A single number is the answer: the count of lines in the records that hold the word "values".

Collected data entries
━━━

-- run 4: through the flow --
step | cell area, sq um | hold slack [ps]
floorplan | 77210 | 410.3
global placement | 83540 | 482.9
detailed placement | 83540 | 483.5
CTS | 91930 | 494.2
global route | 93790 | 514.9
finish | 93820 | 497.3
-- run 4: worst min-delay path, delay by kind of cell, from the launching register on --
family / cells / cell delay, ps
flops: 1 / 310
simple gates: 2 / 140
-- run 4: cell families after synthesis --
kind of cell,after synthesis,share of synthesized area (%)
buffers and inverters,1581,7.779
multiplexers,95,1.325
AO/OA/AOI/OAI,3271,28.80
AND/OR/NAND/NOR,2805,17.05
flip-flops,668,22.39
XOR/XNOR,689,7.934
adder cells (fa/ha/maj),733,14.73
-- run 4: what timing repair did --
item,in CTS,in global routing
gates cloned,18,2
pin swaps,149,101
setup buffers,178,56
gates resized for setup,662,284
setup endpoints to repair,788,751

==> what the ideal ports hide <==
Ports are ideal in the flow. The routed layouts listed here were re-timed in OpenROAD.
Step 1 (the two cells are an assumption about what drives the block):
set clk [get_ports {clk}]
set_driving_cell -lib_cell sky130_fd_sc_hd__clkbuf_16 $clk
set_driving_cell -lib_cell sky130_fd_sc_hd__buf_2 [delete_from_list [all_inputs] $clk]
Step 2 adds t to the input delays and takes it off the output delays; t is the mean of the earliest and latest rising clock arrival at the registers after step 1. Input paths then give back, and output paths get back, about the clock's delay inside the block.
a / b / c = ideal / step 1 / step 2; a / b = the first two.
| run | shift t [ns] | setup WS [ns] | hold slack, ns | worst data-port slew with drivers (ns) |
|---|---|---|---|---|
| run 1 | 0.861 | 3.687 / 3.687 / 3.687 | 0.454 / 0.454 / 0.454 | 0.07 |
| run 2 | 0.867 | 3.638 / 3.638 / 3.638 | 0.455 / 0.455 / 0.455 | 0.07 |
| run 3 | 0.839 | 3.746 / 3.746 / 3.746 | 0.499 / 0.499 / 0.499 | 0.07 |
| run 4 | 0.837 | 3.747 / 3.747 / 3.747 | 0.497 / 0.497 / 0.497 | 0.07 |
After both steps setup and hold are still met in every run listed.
What follows belongs to an exercise in optimizing a design on an open flow for small area and a short achievable clock period; a production flow would make more cautious choices.
The RTL was checked by simulation tests, not by an equivalence proof against the original design.
No driver is modelled on the clock port, so clocking that relies on it looks cheaper here than on a real chip.
Power and IR drop assume default switching activity.

==> job 9426: inputs <==
==> flow/design.v (excerpt) <==
module conv_peak_detect
#(
  parameter int unsigned MAX_LEN = 8,
  parameter int unsigned IDX_W   = 4
) (
  input  logic                  clk,
  input  logic                  rst,
  input  logic                  in_valid,
  input  logic [2*conv_pkg::SAMPLE_W-1:0] in_data,
  output logic                  out_valid,
  output conv_pkg::energy_t        out_peak,
  output logic [IDX_W-1:0]      out_idx,
  output logic [IDX_W-1:0]      out_len,
  output logic                  out_ovf,
  output logic                  out_err
);
  localparam int unsigned LO_W = 8;
  localparam int unsigned HI_W = 38 - LO_W;
  logic             st_acc;
  logic             st_d1;
  logic             st_d2;
  logic             st_rep;
  logic             idle;
  logic [IDX_W-1:0] len;
  logic             ovf;
  logic             first;
  logic             accept;
  assign idle   = !(st_acc || st_d1 || st_d2 || st_rep);
  assign first  = idle && in_valid;
  assign accept = in_valid && (idle || (st_acc && len < IDX_W'(MAX_LEN)));
  logic                            v1, f1;
  logic [2*conv_pkg::SAMPLE_W-1:0] d1;
  logic            v2, f2;
  logic [LO_W-1:0] lo2_n, lo_t;
  logic            lc2_n, lc_t;
  ...
Settings: LEC_CHECK=0, ABC_CLOCK_PERIOD_IN_PS=4000, CAP_MARGIN=20, CORE_MARGIN=2, CORE_UTILIZATION=40, PLACE_DENSITY=0.6, SETUP_SLACK_MARGIN=3.0, SLEW_MARGIN=20, SYNTH_HIERARCHICAL=1, SYNTH_MINIMUM_KEEP_SIZE=0; clock period 7.5 ns.
run.sh (not shown) runs the stock make flow with config.mk's settings and CLKGATE_MAP_FILE= SYNTH_SCRIPT=/design/flow/synth_recipe.tcl, a recipe that flattens the netlist after the stock synthesis.
==> inputs of job 9360, as changes to job 9426 <==
==> flow/flow/run.sh (new file) <==
#!/bin/bash
set -euo pipefail
export BUFFER_PORTS_ARGS="-buffer_cell sky130_fd_sc_hd__buf_1"
bash standard.sh > standard.log 2>&1
==> flow/standard.sh (new file) <==
#!/bin/bash
# synth_recipe.tcl (not shown) runs the flow's synth.tcl, then flattens the netlist and writes it again
# the make line also repeats each setting of config.mk as NAME=value (left out here)
make -C /OpenROAD-flow-scripts/flow DESIGN_CONFIG=/design/flow/config.mk WORK_HOME=/design/flow/orfs CLKGATE_MAP_FILE= SYNTH_SCRIPT=/design/flow/synth_recipe.tcl "${@:-finish}"
- CTS_CLUSTER_DIAMETER: not set -> 80
- CTS_CLUSTER_SIZE: not set -> 22
- SETUP_SLACK_MARGIN: 3.0 -> 3.8
removed: flow/run.sh
==> results.tsv <==
stage	metric	value	unit
status	outcome	timing/DRC/antenna clean	
sta	Max Fclk	235	MHz
critical_path	Crit path arrival time	4.68	ns
grt	vias in the first global route	10800	
critical_path	Worst R2R Setup Slack	3.24	ns
power_and_ir_drop	Sw Share	39.6	%
layout	Seq/total area	25.9	%
layout	multi-input gates	1038	
layout	area delta synth->final	8.12	%
layout	most frequent cells in the layout	304 x fa_1, 284 x nand2_1, 160 x dfxtp_1, 99 x nor2_1, 84 x clkdlybuf4s50_1	
power_and_ir_drop	P_comb	2.92	mW
# the run above: job 9426
Source: an optimization exercise on an open RTL-to-GDS flow (aim: small area, a short achievable clock period and few clock cycles per item). Production flows keep margins and buffers that such runs may drop. The RTL was checked by simulation tests, not by an equivalence proof against the original design.

==> flow/design.v (outline; a module is shown in full before it is edited, if it fits) <==
// module iirt_seq: 92 lines
// module iirt_datapath: 4740 lines
// module iir_filter_transposed_df2: 48 lines
module iir_filter_transposed_df2
#(
  parameter int unsigned TAPS = 4
) (
  input  logic                clk_i,
  input  logic                rst_ni,
  input  logic                s_tvalid_i,
  output logic                s_tready_o,
  input  logic signed [15:0]  s_tdata_i,    
  output logic                m_tvalid_o,
  input  logic                m_tready_i,
  output logic signed [15:0]  m_tdata_o,    
  input  logic                cfg_we_i,
  input  logic [2:0]          cfg_idx_i,
  input  logic signed [17:0]  cfg_data_i
);
  // ...
==> flow/flow/run.sh <==
#!/bin/bash
# Layout flow: the standard flow, with one netlist step between synthesis
# and floorplan: flow/fapol.py builds full adders on complemented inputs where
# that removes inverters between them (a full adder is self-dual), which the
# adder extraction of the standard synthesis leaves behind.
set -euo pipefail
here=$(pwd)
res=$here/orfs/results/${FLOW_PLATFORM}/iir_filter_transposed_df2/base
bash standard.sh synth > "$here/synth.log" 2>&1
cp "$res/1_2_yosys.v" "$here/1_2_yosys.orig.v"
python3 flow/fapol.py "$here/1_2_yosys.orig.v" "$res/1_2_yosys.v" > "$here/fapol.log" 2>&1
touch "$res/1_2_yosys.v"
bash standard.sh > "$here/layout.log" 2>&1
==> flow/flow/fapol.py <==
#!/usr/bin/env python3
"""Polarity optimisation of full adders in a flat gate-level Verilog netlist.

A full adder is self-dual: FA(~a, ~b, ~c) = (~sum, ~cout). Yosys's adder
extraction leaves many inverters between full adders. This script chooses,
for each full adder, whether to build it on the complemented inputs (which
complements its outputs), so that as few inverters as possible are needed,
then rewrites the netlist with one inverter per net that is needed in the
other polarity.

usage: fapol.py IN.v OUT.v
"""

import re
import sys

INV_RE = re.compile(r"^sky130_fd_sc_hd__(clk)?inv_\d+$")
FA_RE = re.compile(r"^sky130_fd_sc_hd__fa_\d+$")
OUTPINS = {"X", "Y", "Q", "Q_N", "SUM", "COUT", "HI", "LO"}


def parse(text):
    m = re.search(r"\bmodule\s+(\S+)\s*\((.*?)\);(.*)\bendmodule", text, re.S)
    name, ports, body = m.group(1), m.group(2), m.group(3)
    stmts = []
    pos = 0
    # split body into statements ending with ';'
    for s in re.finditer(r"(.*?);", body, re.S):
        stmts.append(s.group(1).strip())
    return name, ports, stmts


def main():
    src, dst = sys.argv[1], sys.argv[2]
    text = open(src).read()
    modname, ports, stmts = parse(text)
    decls, assigns, insts = [], [], []
    cell_re = re.compile(r"^(\S+)\s+(\S+)\s*\((.*)\)$", re.S)
    pin_re = re.compile(r"\.(\w+)\s*\(\s*(.*?)\s*\)\s*(?:,|$)", re.S)
    for s in stmts:
        if not s:
            continue
        w = s.split(None, 1)[0]
        if w in ("input", "output", "wire", "inout", "reg"):
            decls.append(s)
        elif w == "assign":
            assigns.append(s)
        else:
            m = cell_re.match(s)
            if not m:
                raise SystemExit("cannot parse: " + s[:200])
            typ, nm, body = m.group(1), m.group(2), m.group(3)
            pins = [(p, n.strip()) for p, n in pin_re.findall(body)]
            insts.append([typ, nm, pins])

    inv = {}      # inverter name -> (a, y)
    driver = {}   # net -> inst name
    for typ, nm, pins in insts:
        for p, n in pins:
            if p in OUTPINS:
                driver[n] = nm
        if INV_RE.match(typ):
            d = dict(pins)
            inv[nm] = (d["A"], d["Y"])
    inv_out = {y: a for (a, y) in inv.values()}

    def root(n):
        par = 0
        seen = 0
        while n in inv_out and seen < 100:
            n = inv_out[n]
            par ^= 1
            seen += 1
        return n, par

    # nets read by assigns count as consumers that need the literal as is
    assign_reads = []
    for a in assigns:
        m = re.match(r"assign\s+(.*?)\s*=\s*(.*)$", a, re.S)
        assign_reads.append(m.group(2).strip())

    fa_names = [nm for typ, nm, pins in insts if FA_RE.match(typ)]
    flip = {nm: 0 for nm in fa_names}
    inst_by = {nm: (typ, pins) for typ, nm, pins in insts}
    # consumer list: (inst, pin index, root, parity)
    uses = {}     # root -> list of [inst, pin, parity]
    for typ, nm, pins in insts:
        if nm in inv:
            continue
        for p, n in pins:
            if p in OUTPINS:
                continue
            r, par = root(n)
            uses.setdefault(r, []).append([nm, p, par])
    for n in assign_reads:
        r, par = root(n)
        if par:
            uses.setdefault(r, []).append(["<assign>", n, par])

    def phys(r):
        d = driver.get(r)
        return flip.get(d, 0) if d is not None else 0

    def need(u):
        # physical polarity the consumer needs on root r
        nm, p, par = u
        return par ^ flip.get(nm, 0)

    def cost_root(r):
        ph = phys(r)
        return 1 if any(need(u) != ph for u in uses.get(r, [])) else 0

    fa_in = {}
    fa_out = {}
    for nm in fa_names:
        typ, pins = inst_by[nm]
        d = dict(pins)
        fa_in[nm] = [root(d[p])[0] for p in ("A", "B", "CIN")]
        fa_out[nm] = [d[p] for p in ("SUM", "COUT") if p in d]

    before = sum(cost_root(r) for r in uses)
    touched = {nm: set(fa_in[nm]) | set(fa_out[nm]) for nm in fa_names}

    def local(order, accept_equal):
        improved = True
        it = 0
        while improved and it < 50:
            improved = False
            it += 1
            for nm in order:
                c0 = sum(cost_root(r) for r in touched[nm])
                flip[nm] ^= 1
                c1 = sum(cost_root(r) for r in touched[nm])
                if c1 < c0:
                    improved = True
                elif c1 == c0 and accept_equal and rng.random() < 0.5:
                    pass
                else:
                    flip[nm] ^= 1

    import random
    rng = random.Random(1)
    local(fa_names, False)
    best = dict(flip)
    best_cost = sum(cost_root(r) for r in uses)
    for rnd in range(int(sys.argv[3]) if len(sys.argv) > 3 else 20):
        order = list(fa_names)
        rng.shuffle(order)
        local(order, True)
        local(order, False)
        c = sum(cost_root(r) for r in uses)
        if c < best_cost:
            best_cost = c
            best = dict(flip)
        else:
            flip.clear()
            flip.update(best)
    flip.clear()
    flip.update(best)
    after = sum(cost_root(r) for r in uses)
    sys.stderr.write(f"fapol: {len(inv)} inverters before, {before} needed as is, "
                     f"{after} after flipping {sum(flip.values())} of {len(fa_names)} full adders\n")

    # rewrite
    newinv = {}
    out_insts = []
    k = 0
    for typ, nm, pins in insts:
        if nm in inv:
            continue
        newpins = []
        for p, n in pins:
            if p in OUTPINS:
                newpins.append((p, n))
                continue
            r, par = root(n)
            want = par ^ flip.get(nm, 0)
            if want != phys(r):
                if r not in newinv:
                    k += 1
                    newinv[r] = f"_fapol_n{k}_"
                newpins.append((p, newinv[r]))
            else:
                newpins.append((p, r))
        out_insts.append((typ, nm, newpins))
    # assigns: rewrite reads through inverters
    new_assigns = []
    for a in assigns:
        m = re.match(r"assign\s+(.*?)\s*=\s*(.*)$", a, re.S)
        lhs, rhs = m.group(1), m.group(2).strip()
        r, par = root(rhs)
        if r != rhs or par:
            if par != phys(r):
                if r not in newinv:
                    k += 1
                    newinv[r] = f"_fapol_n{k}_"
                rhs = newinv[r]
            else:
                rhs = r
        elif phys(r):
            if r not in newinv:
                k += 1
                newinv[r] = f"_fapol_n{k}_"
            rhs = newinv[r]
        new_assigns.append(f"assign {lhs} = {rhs} ")

    with open(dst, "w") as f:
        f.write(f"module {modname}({ports});\n")
        for d in decls:
            f.write(f"  {d} ;\n")
        for r, n in newinv.items():
            f.write(f"  wire {n} ;\n")
        for a in new_assigns:
            f.write(f"  {a} ;\n")
        for typ, nm, pins in out_insts:
            body = ",\n    ".join(f".{p}({n} )" for p, n in pins)
            f.write(f"  {typ} {nm} (\n    {body}\n  );\n")
        for i, (r, n) in enumerate(newinv.items()):
            f.write(f"  sky130_fd_sc_hd__inv_1 _fapol_i{i}_ (\n    .A({r} ),\n    .Y({n} )\n  );\n")
        f.write("endmodule\n")
    sys.stderr.write(f"fapol: wrote {len(newinv)} inverters\n")


main()
==> flow/standard.sh <==
#!/bin/bash
# synth_recipe.tcl (not shown) runs the flow's synth.tcl, then flattens the netlist and writes it again
# the make line also repeats each setting of config.mk as NAME=value (left out here)
make -C /OpenROAD-flow-scripts/flow DESIGN_CONFIG=/design/flow/config.mk WORK_HOME=/design/flow/orfs CLKGATE_MAP_FILE= SYNTH_SCRIPT=/design/flow/synth_recipe.tcl "${@:-finish}"
==> flow/config.mk <==
export PLATFORM = sky130hd
export DESIGN_NAME = iir_filter_transposed_df2
export DESIGN_NICKNAME = iir_filter_transposed_df2
export VERILOG_FILES = /design/flow/design.v
export SDC_FILE = /design/flow/constraint.sdc
export NUM_CORES = 4
export LEC_CHECK = 0
export ABC_AREA = 1
export CAP_MARGIN = 20
export CORE_MARGIN = 2
export CORE_UTILIZATION = 40
export PLACE_DENSITY = 0.6
export SETUP_SLACK_MARGIN = 2
export SLEW_MARGIN = 20
==> flow/constraint.sdc <==
create_clock -name core_clock -period 9.0 [get_ports {clk_i}]
set_input_delay 1.8000 -clock core_clock [delete_from_list [all_inputs] [get_ports {clk_i}]]
set_output_delay 1.8000 -clock core_clock [all_outputs]
set_load 0.01 [all_outputs]
Context: an optimization exercise on an open-source flow, tuned for small area and a short achievable clock period. The choices shown serve that exercise and are no tape-out recipe.
Function was checked by simulation only, so behaviour that the tests miss may differ from the original.
Power figures rest on the tool's default switching activity, not on a simulated workload.

Setup of tundra:
// mul_issue_ctrl
module mul_issue_ctrl
#(
   parameter int MUL_LAT = m_extension::MUL_LAT_DEFAULT
) (
   input  logic        clk,
   input  logic        rst,
   input  logic        req_valid,
   output logic        req_ready,
   input  logic [31:0] req_rs1,
   input  logic [31:0] req_rs2,
   input  m_extension::m_funct3     req_funct3,
   input  logic        flush,
   output logic        resp_valid,
   output logic [31:0] resp_data,
   input  logic        resp_ready,
   output logic [15:0] hit_count
);
   logic        idle_r;
   logic        resp_r;
   logic [4:0]  step_r;
   logic        busy;
   logic [31:0] op_a_r;
   logic        op_as_r;       
   logic [31:0] op_b_r;
   logic        op_bs_r;       
   logic [2:0]  op_f_r;
   logic [33:0] acc_r;
   logic [3:0]  cy_r;          
   logic [31:0] lo_r;
   logic [31:0] last_rs1_r;
   logic [31:0] last_rs2_r;
   logic [2:0]  last_f_r;
   logic [31:0] last_result_r;
   logic [2:0]  last_cy_r;     
   logic        last_valid_r;
   logic [15:0] hit_count_r;
   logic        req_ready_s;
   logic        accept_s;
   logic        match_s;
   logic        hit_s;
   logic        miss_s;
   logic        complete_s;
   assign busy = |step_r;
   always_comb begin
      req_ready_s = ~flush & (idle_r | (resp_r & resp_ready));
      accept_s    = req_valid & req_ready_s;
      match_s     = last_valid_r & (req_rs1 == last_rs1_r) & (req_rs2 == last_rs2_r) &
                    (req_funct3 == last_f_r);
      hit_s       = accept_s & match_s;
      miss_s      = accept_s & ~match_s;
      complete_s  = ~flush & step_r[4];
   end
   always_ff @(posedge clk) begin
      if (rst || flush) begin
         idle_r <= 1'b1;
         resp_r <= 1'b0;
         step_r <= 5'd0;
      end else begin
         idle_r <= ~accept_s & (idle_r | (resp_r & resp_ready));
         resp_r <= hit_s | step_r[4] | (resp_r & ~resp_ready);
         step_r <= {step_r[3:0], miss_s};
      end
   end
  ...
Size: about 1,500 cells after synthesis, roughly 280 flip-flops, roughly 120 I/O pins, ~0.017 mm^2 of cells after synthesis.
==> flow/config.mk <==
export PLATFORM = sky130hd
export DESIGN_NAME = mul_issue_ctrl
export DESIGN_NICKNAME = mul_issue_ctrl
export VERILOG_FILES = /design/flow/design.v
export SDC_FILE = /design/flow/constraint.sdc
export NUM_CORES = 4
export LEC_CHECK = 0
export CAP_MARGIN = 20
export CORE_MARGIN = 2
export CORE_UTILIZATION = 40
export SLEW_MARGIN = 20
==> flow/constraint.sdc <==
create_clock -name core_clock -period 10.0 [get_ports {clk}]
set_input_delay 2.0000 -clock core_clock [delete_from_list [all_inputs] [get_ports {clk}]]
set_output_delay 2.0000 -clock core_clock [all_outputs]
set_load 0.01 [all_outputs]
standard.sh (not shown) runs the stock make flow with config.mk's settings and CLKGATE_MAP_FILE= SYNTH_SCRIPT=/design/flow/synth_recipe.tcl, a recipe that flattens the netlist after the stock synthesis.
==> flow/flow/run.sh <==
#!/bin/bash
# Own flow: the standard layout (standard.sh: the standard synthesis, then
# ORFS floorplan, placement, CTS and routing) with plain buf_1 port buffers in
# place of clkdlybuf4s50_1, larger clock-sink clusters without dummy loads,
# and a tighter setup repair target. Every tool's own log is under orfs/logs/;
# make's output goes to standard.log.
set -euo pipefail
bash standard.sh \
  "BUFFER_PORTS_ARGS=-buffer_cell sky130_fd_sc_hd__buf_1" \
  "CTS_ARGS=-sink_clustering_enable -repair_clock_nets -sink_clustering_size 26 -sink_clustering_max_diameter 100 -dont_use_dummy_load" \
  "SETUP_SLACK_MARGIN=5.45" \
  finish > standard.log 2>&1
The inputs of willow differ from those of tundra as listed below.
==> flow/run.sh (new file) <==
#!/bin/bash
# synth_recipe.tcl (not shown) runs the flow's synth.tcl, then flattens the netlist and writes it again
# the make line also repeats each setting of config.mk as NAME=value (left out here)
make -C /OpenROAD-flow-scripts/flow DESIGN_CONFIG=/design/flow/config.mk WORK_HOME=/design/flow/orfs CLKGATE_MAP_FILE= SYNTH_SCRIPT=/design/flow/synth_recipe.tcl finish
-- flow/config.mk --
<<< tundra, line 9
export CORE_MARGIN = 2
export CORE_UTILIZATION = 40
export SLEW_MARGIN = 20
>>> willow, line 9
export CORE_MARGIN = 2
export CORE_UTILIZATION = 40
export SETUP_SLACK_MARGIN = 5.0
export SLEW_MARGIN = 20
removed: flow/flow/run.sh
removed: flow/standard.sh
Results
On sequential share of layout area: between tundra and willow, it ends up higher for tundra.
For number of placed instances with taps included, willow and tundra come out practically identical.
willow: no failed stages, no open violations at the end
Across both runs, cell area was higher for willow than for tundra.
Re post-route minimum period: willow is 0.46 ns up on tundra.
Source: an optimization exercise on an open RTL-to-GDS flow (aim: small area and few clock cycles). Production flows keep margins and buffers that such runs may drop. Function was checked by simulation only, so behaviour that the tests miss may differ from the original. Power and IR drop assume default switching activity.

==> flow/design.v (excerpt) <==
module cache_top (
  input  wire         clk,
  input  wire         reset,
  input  wire         memreq_type,
  input  wire  [7:0]  memreq_opaque,
  input  wire  [31:0] memreq_addr,
  input  wire  [31:0] memreq_data,
  input  wire         memreq_val,
  output wire         memreq_rdy,
  output wire         memresp_type,
  output wire  [7:0]  memresp_opaque,
  output wire  [31:0] memresp_data,
  output wire         memresp_val,
  input  wire         memresp_rdy,
  output wire         cache_req_type,
  output wire  [7:0]  cache_req_opaque,
  output wire  [31:0] cache_req_addr,
  output wire  [31:0] cache_req_data,
  output wire         cache_req_val,
  input  wire         cache_req_rdy,
  input  wire         cache_resp_type,
  input  wire  [7:0]  cache_resp_opaque,
  input  wire  [31:0] cache_resp_data,
  input  wire         cache_resp_val,
  output wire         cache_resp_rdy
);
Size in the first run: about 5,200 cells after synthesis, roughly 99,000 sq um of cells after synthesis.
==> flow/config.mk <==
export PLATFORM = sky130hd
export DESIGN_NAME = cache_top
export DESIGN_NICKNAME = cache_top
export VERILOG_FILES = /design/flow/design.v
export SDC_FILE = /design/flow/constraint.sdc
export NUM_CORES = 4
export LEC_CHECK = 0
export CAP_MARGIN = 20
export CORE_MARGIN = 2
export CORE_UTILIZATION = 40
export SLEW_MARGIN = 20
export SYNTH_HIERARCHICAL = 1
export BUFFER_PORTS_ARGS = -buffer_cell sky130_fd_sc_hd__buf_1
export CTS_ARGS = -sink_clustering_enable -repair_clock_nets -dont_use_dummy_load -buf_list sky130_fd_sc_hd__clkbuf_16 -sink_clustering_size 22 -sink_clustering_max_diameter 100
==> flow/constraint.sdc <==
create_clock -name core_clock -period 10.0 [get_ports {clk}]
set_input_delay 2.0000 -clock core_clock [delete_from_list [all_inputs] [get_ports {clk}]]
set_output_delay 2.0000 -clock core_clock [all_outputs]
set_load 0.01 [all_outputs]
standard.sh (not shown) runs the stock make flow with config.mk's settings and CLKGATE_MAP_FILE= SYNTH_SCRIPT=/design/flow/synth_recipe.tcl, a recipe that flattens the netlist after the stock synthesis.
==> flow/flow/run.sh <==
#!/bin/bash
# Standard ORFS layout (the standard.sh, synthesis included) with two
# changes: the port buffers are the smallest plain buffer, and the clock tree
# is built from clkbuf_16 leaf clusters of up to 22 sinks without dummy
# loads. Each ORFS step writes its full log under orfs/logs; the make output
# as a whole goes to flow_make.log in this folder.
set -euo pipefail
cat >> config.mk <<'EOT'
export BUFFER_PORTS_ARGS = -buffer_cell sky130_fd_sc_hd__buf_1
export CTS_ARGS = -sink_clustering_enable -repair_clock_nets -dont_use_dummy_load -buf_list sky130_fd_sc_hd__clkbuf_16 -sink_clustering_size 22 -sink_clustering_max_diameter 100
EOT
bash standard.sh > flow_make.log 2>&1
The first run completed without violations.
Testbench counts at the start, summed over its fixed seeds: cycles 10,899.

━━━

- OUTPUT FOR THIS EXERCISE
2